We get off the bus just once - to see San Croce, where Michelangelo, Galileo, Machievelli, and others are buried. The Medici chapel is there as well. The church is in the throes of extensive restoration (been there, done that, got the tee shirt) and it means that some of the gravesites are not visible. Dante is covered in plastic, something I’m sure he’d assign to about the seventh circle of hell, but Michelangelo’s tomb right next door is still visible. No flash permitted, but most of the photos turn out OK. I am especially taken with Galileo's tomb, where the Italian flag colors are displayed prominently.
We have time for lunch. Hindsight being 20/20, it would have been better for us to skip it. We had a pleasant enough meal in a charming little restaurant and resumed our seats on the bus. By the time we’d gotten to the hilltop neither of us felt great. By the time we were back at the villa, both of us felt pretty awful. Sue was resting but said she was a lot better. Good thing.
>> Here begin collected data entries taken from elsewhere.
[config.mk]
export PLATFORM = sky130hd
export DESIGN_NAME = timed_event_queue_scheduler_top
export DESIGN_NICKNAME = d
export VERILOG_FILES = /design/src/hw/rtl/teqs_pkg.sv /design/src/hw/rtl/teqs_engine.sv /design/src/hw/rtl/timed_event_queue_scheduler_top.sv
export VERILOG_INCLUDE_DIRS = /design/src /design/src/hw/rtl
export SDC_FILE = /design/constraint.sdc
export NUM_CORES = 2
export LEC_CHECK = 0
export BUFFER_PORTS_ARGS = -buffer_cell sky130_fd_sc_hd__buf_2
export CORE_MARGIN = 2
export CORE_UTILIZATION = 50
export DETAILED_ROUTE_END_ITERATION = 10
export PLACE_DENSITY = 0.7
export SLEW_MARGIN = 20
export SYNTH_ARGS = -nofsm -noshare
export SYNTH_HDL_FRONTEND = slang
export SYNTH_SLANG_ARGS = --single-unit
[constraint.sdc]
create_clock -name i_clk -period 4.7 [get_ports i_clk]
set_input_delay 0.94 -clock i_clk [delete_from_list [all_inputs] [get_ports i_clk]]
set_output_delay 0.94 -clock i_clk [all_outputs]
set_load 0.03 [all_outputs]
[src/hw/rtl/timed_event_queue_scheduler_top_defines.svh]
// Assertion macros for the scheduler engine RTL.
// Included by teqs_engine, which carries concurrent checks; needs nothing else.
`ifndef TIMED_EVENT_QUEUE_SCHEDULER_TOP_DEFINES_SVH
`define TIMED_EVENT_QUEUE_SCHEDULER_TOP_DEFINES_SVH

// Check a property on every clock edge outside reset.
`define TEQS_ASSERT(lbl, clk, rstn, prop, msg) \
    lbl: assert property (@(posedge clk) disable iff (!rstn) prop) else $error(msg);

// Check a property on the edge that follows a cycle held in reset.
`define TEQS_ASSERT_AFTER_RESET(lbl, clk, rstn, prop, msg) \
    lbl: assert property (@(posedge clk) !rstn |=> prop) else $error(msg);

`endif

[src/hw/rtl/teqs_pkg.sv]
// Types and constants of the timed event queue scheduler.
// No dependencies; imported by teqs_engine and the top level.
`default_nettype none

package teqs_pkg;

    localparam int TIME_W = 32;
    localparam int TASK_W = 8;
    localparam int OCC_W  = 6;
    localparam int PER_W  = 8;

    // Request codes carried on the slave tuser
    typedef enum logic [1:0] {
        REQ_SCHED  = 2'd0,
        REQ_STEP   = 2'd1,
        REQ_REBASE = 2'd2
    } t_req;

    // Result codes carried on the master tuser
    typedef enum logic [1:0] {
        KIND_NONE = 2'd0,
        KIND_CPU  = 2'd1,
        KIND_TASK = 2'd2,
        KIND_FULL = 2'd3
    } t_kind;

    // Configuration register indexes
    localparam logic CFG_CPU_ENABLE = 1'b0;
    localparam logic CFG_CPU_PERIOD = 1'b1;

    typedef struct packed {
        t_req               req_type;
        logic [TASK_W-1:0]  task_id;
        logic [TIME_W-1:0]  delay;
    } t_req_beat;

    typedef struct packed {
        t_kind              kind;
        logic [TASK_W-1:0]  out_task;
        logic [TIME_W-1:0]  now;
        logic [OCC_W-1:0]   occupancy;
    } t_result;

    typedef struct packed {
        logic               cpu_enable;
        logic [PER_W-1:0]   cpu_period;
    } t_cfg;

endpackage

`default_nettype wire

[src/hw/rtl/teqs_engine.sv]
// Scheduler engine: sorted task queue in a ring memory, time keeping, request sequencer.
// Depends on teqs_pkg and the assertion macro header.
`default_nettype none
`include "timed_event_queue_scheduler_top_defines.svh"

module teqs_engine #(
    parameter int DEPTH   = 32,
    parameter int ID_BITS = 8
) (
    input  wire logic               i_clk,
    input  wire logic               i_rst_n,
    input  wire logic               i_start,
    input  wire teqs_pkg::t_req_beat i_req,
    input  wire teqs_pkg::t_cfg     i_cfg,
    output logic                    o_ready,
    output logic                    o_res_valid,
    input  wire logic               i_res_ready,
    output teqs_pkg::t_result       o_res
);
    import teqs_pkg::*;

    localparam int AW = (DEPTH > 1) ? $clog2(DEPTH) : 1;
    localparam int CW = $clog2(DEPTH + 1);
    localparam int WW = TIME_W + ID_BITS;

    typedef enum logic [2:0] {
        ST_IDLE,
        ST_SCAN,
        ST_STEP,
        ST_REB,
        ST_DONE
    } t_state;

    t_state                 r_state;
    logic [AW-1:0]          r_head;
    logic [CW-1:0]          r_count;
    logic [TIME_W-1:0]      r_gt;
    logic [TIME_W-1:0]      r_cpu_next;
    logic [AW-1:0]          r_addr;
    logic [CW-1:0]          r_k;
    logic [TIME_W-1:0]      r_new_due;
    logic [TIME_W-1:0]      r_carry_due;
    logic [ID_BITS-1:0]     r_carry_id;
    logic                   r_found;
    t_kind                  r_res_kind;
    logic [ID_BITS-1:0]     r_res_task;

    // Queue store: {due time, task id} per entry, ring addressed from r_head
    logic [WW-1:0]          r_mem [DEPTH];
    logic [WW-1:0]          r_rd_q;

    logic [AW-1:0]          rd_addr;
    logic                   wr_en;
    logic [AW-1:0]          wr_addr;
    logic [WW-1:0]          wr_data;
    logic [AW-1:0]          addr_inc;
    logic [AW-1:0]          head_inc;
    logic [TIME_W-1:0]      rd_due;
    logic [ID_BITS-1:0]     rd_id;
    logic                   scan_take;
    logic                   step_hit;
    logic                   reb_last;
    logic [TIME_W-1:0]      slot_time;
    logic [TIME_W-1:0]      new_due;

    // Decode read data and ring increments
    always_comb begin
        rd_due    = r_rd_q[WW-1:ID_BITS];
        rd_id     = r_rd_q[ID_BITS-1:0];
        addr_inc  = (r_addr == AW'(DEPTH - 1)) ? '0 : r_addr + 1'b1;
        head_inc  = (r_head == AW'(DEPTH - 1)) ? '0 : r_head + 1'b1;
        scan_take = r_found || (rd_due > r_new_due);
        step_hit  = (r_count != '0) && (rd_due <= r_gt);
        reb_last  = (r_k == r_count - 1'b1);
        slot_time = r_gt + TIME_W'(i_cfg.cpu_period);
        new_due   = r_gt + i_req.delay;
    end

    // Drive the memory ports: read ahead one entry, write the entry in hand
    always_comb begin
        rd_addr = r_head;
        wr_en   = 1'b0;
        wr_addr = r_addr;
        wr_data = {r_carry_due, r_carry_id};
        case (r_state)
            ST_SCAN: begin
                rd_addr = addr_inc;
                wr_en   = (r_k == r_count) || scan_take;
            end
            ST_REB: begin
                rd_addr = addr_inc;
                wr_en   = 1'b1;
                wr_data = {rd_due - r_gt, rd_id};
            end
            default: begin
                rd_addr = r_head;
            end
        endcase
    end

    // Synchronous memory, one write and one registered read per cycle
    always_ff @(posedge i_clk) begin
        if (wr_en) begin
            r_mem[wr_addr] <= wr_data;
        end
        r_rd_q <= r_mem[rd_addr];
    end

    // Request sequencer
    always_ff @(posedge i_clk) begin
        if (!i_rst_n) begin
            r_state    <= ST_IDLE;
            r_head     <= '0;
            r_count    <= '0;
            r_gt       <= '0;
            r_cpu_next <= '0;
        end else begin
            case (r_state)
                ST_IDLE: begin
                    if (i_start) begin
                        r_res_kind  <= KIND_NONE;
                        r_res_task  <= '0;
                        r_addr      <= r_head;
                        r_k         <= '0;
                        r_found     <= 1'b0;
                        r_new_due   <= new_due;
                        r_carry_due <= new_due;
                        r_carry_id  <= ID_BITS'(i_req.task_id);
                        case (i_req.req_type)
                            REQ_SCHED: begin
                                if (r_count == CW'(DEPTH)) begin
                                    r_res_kind <= KIND_FULL;
                                    r_state    <= ST_DONE;
                                end else begin
                                    r_state <= ST_SCAN;
                                end
                            end
                            REQ_STEP: begin
                                r_state <= ST_STEP;
                            end
                            REQ_REBASE: begin
                                if (r_count == '0) begin
                                    r_cpu_next <= (r_gt < r_cpu_next) ?
                                                  r_cpu_next - r_gt : '0;
                                    r_gt       <= '0;
                                    r_state    <= ST_DONE;
                                end else begin
                                    r_state <= ST_REB;
                                end
                            end
                            default: begin
                                r_state <= ST_DONE;
                            end
                        endcase
                    end
                end
                // Walk from the head; from the insertion point on, carry each entry one down
                ST_SCAN: begin
                    if (r_k == r_count) begin
                        r_count <= r_count + 1'b1;
                        r_state <= ST_DONE;
                    end else begin
                        if (scan_take) begin
                            r_carry_due <= rd_due;
                            r_carry_id  <= rd_id;
                            r_found     <= 1'b1;
                        end
                        r_k    <= r_k + 1'b1;
                        r_addr <= addr_inc;
                    end
                end
                // Dispatch the head task, else advance CPU slots; CPU off sets time to all ones
                ST_STEP: begin
                    if (step_hit) begin
                        r_gt       <= rd_due;
                        r_res_task <= rd_id;
                        r_res_kind <= KIND_TASK;
                        r_head     <= head_inc;
                        r_count    <= r_count - 1'b1;
                    end else if (i_cfg.cpu_enable) begin
                        if (r_gt >= r_cpu_next) begin
                            r_res_kind <= KIND_CPU;
                            r_cpu_next <= slot_time;
                            r_gt       <= slot_time;
                        end else begin
                            r_gt <= r_cpu_next;
                        end
                    end else begin
                        r_gt <= '1;
                    end
                    r_state <= ST_DONE;
                end
                // Shift every stored due time down by the current time
                ST_REB: begin
                    r_k    <= r_k + 1'b1;
                    r_addr <= addr_inc;
                    if (reb_last) begin
                        r_cpu_next <= (r_gt < r_cpu_next) ? r_cpu_next - r_gt : '0;
                        r_gt       <= '0;
                        r_state    <= ST_DONE;
                    end
                end
                // Hold the result until the output register is free
                ST_DONE: begin
                    if (i_res_ready) begin
                        r_state <= ST_IDLE;
                    end
                end
                default: begin
                    r_state <= ST_IDLE;
                end
            endcase
        end
    end

    assign o_ready            = (r_state == ST_IDLE);
    assign o_res_valid        = (r_state == ST_DONE);
    assign o_res.kind         = r_res_kind;
    assign o_res.out_task     = TASK_W'(r_res_task);
    assign o_res.now          = r_gt;
    assign o_res.occupancy    = OCC_W'(r_count);

    `TEQS_ASSERT_AFTER_RESET(a_reset_empty, i_clk, i_rst_n,
        (r_state == ST_IDLE) && (r_count == '0), "engine not idle and empty after reset")
    `TEQS_ASSERT(a_count_bound, i_clk, i_rst_n,
        r_count <= CW'(DEPTH), "queue count beyond depth")
    `TEQS_ASSERT(a_start_idle, i_clk, i_rst_n,
        i_start |-> (r_state == ST_IDLE), "request started while busy")
    `TEQS_ASSERT(a_dispatch_pop, i_clk, i_rst_n,
        ((r_state == ST_STEP) && step_hit) |=> (r_count == $past(r_count) - 1'b1),
        "dispatch did not pop one entry")
    `TEQS_ASSERT(a_rebase_zero, i_clk, i_rst_n,
        ((r_state == ST_REB) && reb_last) |=> (r_gt == '0), "rebase left time non-zero")

endmodule

`default_nettype wire

[src/hw/rtl/timed_event_queue_scheduler_top.sv]
// Timed event queue scheduler: stream wrapper, configuration registers, output register.
// Depends on teqs_pkg and teqs_engine.
//
// Usage: requests arrive as beats on the s_axis channel (tuser = request code,
// tdata = task id and delay). Every request gives exactly one result beat on
// m_axis (tuser = result kind, tdata = task id, time and queue occupancy).
// Configuration (CPU enable, CPU slot period) is written through the plain
// i_cfg_we / i_cfg_idx / i_cfg_wdata port while no request is in flight.
// Work per request, from accept to result in the output register: step,
//   unknown code or full-queue schedule: no walk of the memory; schedule:
//   walks every stored entry from the head, shifting entries one down from
//   the insertion point; rebase: walks every stored entry (none if empty).
// The queue memory has one write and one read port, which sets the one
// entry per cycle rate of schedule and rebase. One request is handled at a
// time; the next is taken as soon as the result sits in the output register.
// Reset (synchronous, active low) empties the queue and zeroes time and the
// CPU slot time; CPU enable returns to 1 and the period to 2. Queue memory
// contents are not cleared. When m_axis stalls, the result beat holds in the
// output register, one more request may complete into the engine, and the
// block then holds off s_axis until the output register drains.
`default_nettype none

module timed_event_queue_scheduler_top #(
    parameter int DEPTH   = 32,
    parameter int ID_BITS = 8
) (
    input  wire logic        i_clk,
    input  wire logic        i_rst_n,
    // Request channel
    input  wire logic        s_axis_tvalid,
    output logic             s_axis_tready,
    input  wire logic [39:0] s_axis_tdata,   // [7:0] task_id, [39:8] delay
    input  wire logic [1:0]  s_axis_tuser,   // [1:0] req_type
    // Result channel
    output logic             m_axis_tvalid,
    input  wire logic        m_axis_tready,
    output logic [47:0]      m_axis_tdata,   // [7:0] out_task, [39:8] now, [45:40] occupancy
    output logic [1:0]       m_axis_tuser,   // [1:0] kind
    // Configuration write port
    input  wire logic        i_cfg_we,
    input  wire logic        i_cfg_idx,
    input  wire logic [7:0]  i_cfg_wdata
);
    import teqs_pkg::*;

    t_cfg       r_cfg;
    t_req_beat  req;
    t_result    eng_res;
    t_result    r_out;
    logic       r_out_valid;
    logic       eng_ready;
    logic       eng_res_valid;
    logic       out_free;
    logic       start;

    // Configuration registers
    always_ff @(posedge i_clk) begin
        if (!i_rst_n) begin
            r_cfg.cpu_enable <= 1'b1;
            r_cfg.cpu_period <= PER_W'(2);
        end else if (i_cfg_we) begin
            case (i_cfg_idx)
                CFG_CPU_ENABLE: r_cfg.cpu_enable <= i_cfg_wdata[0];
                CFG_CPU_PERIOD: r_cfg.cpu_period <= i_cfg_wdata[PER_W-1:0];
                default: begin
                    r_cfg <= r_cfg;
                end
            endcase
        end
    end

    // Unpack the request beat
    always_comb begin
        req.req_type = t_req'(s_axis_tuser);
        req.task_id  = s_axis_tdata[TASK_W-1:0];
        req.delay    = s_axis_tdata[TASK_W+TIME_W-1:TASK_W];
    end

    assign s_axis_tready = eng_ready;
    assign start         = s_axis_tvalid && eng_ready;
    assign out_free      = !r_out_valid || m_axis_tready;

    teqs_engine #(
        .DEPTH   (DEPTH),
        .ID_BITS (ID_BITS)
    ) u_engine (
        .i_clk       (i_clk),
        .i_rst_n     (i_rst_n),
        .i_start     (start),
        .i_req       (req),
        .i_cfg       (r_cfg),
        .o_ready     (eng_ready),
        .o_res_valid (eng_res_valid),
        .i_res_ready (out_free),
        .o_res       (eng_res)
    );

    // Output register: load a finished result, hold it while the receiver stalls
    always_ff @(posedge i_clk) begin
        if (!i_rst_n) begin
            r_out_valid <= 1'b0;
        end else if (out_free) begin
            r_out_valid <= eng_res_valid;
        end
    end

    always_ff @(posedge i_clk) begin
        if (out_free && eng_res_valid) begin
            r_out <= eng_res;
        end
    end

    assign m_axis_tvalid = r_out_valid;
    assign m_axis_tuser  = r_out.kind;
    assign m_axis_tdata  = {2'b00, r_out.occupancy, r_out.now, r_out.out_task};

endmodule

`default_nettype wire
I was first to succumb to the food poisoning. Ugh. If you have a delicate stomach - skip a couple of paragraphs. I tried to rest after vomiting, but diarrhea made that impossible. Maybe Ruth has a much stronger, Teutonic, constitution. She held out for a couple more hours, then likewise was sick. Ironically, Sue ended up tending to both of us including sudden onslaught episodes during which neither of us could move from our respective rooms. FYI, there is one bathroom in the villa.
It’s always good to have a medical professional around, even one who’d just been in bed for nearly two days herself. I guess if she could cope with the lion in Kabul, we may have seemed quite tame.
What are the chances that three ordinarily healthy people would find themselves house-bound in Florence with such a round-robin of maladies? Well…it is the Day of the Woman.
On a more upbeat note: Mary found her passport at the travel agency that booked our train tickets to Florence. Her conference went well and she’s staying in Rome tonight with her friend from the US embassy. One of is having a great time, the heat has stayed on, and tomorrow is another day.
The weather forecast for tomorrow: snow.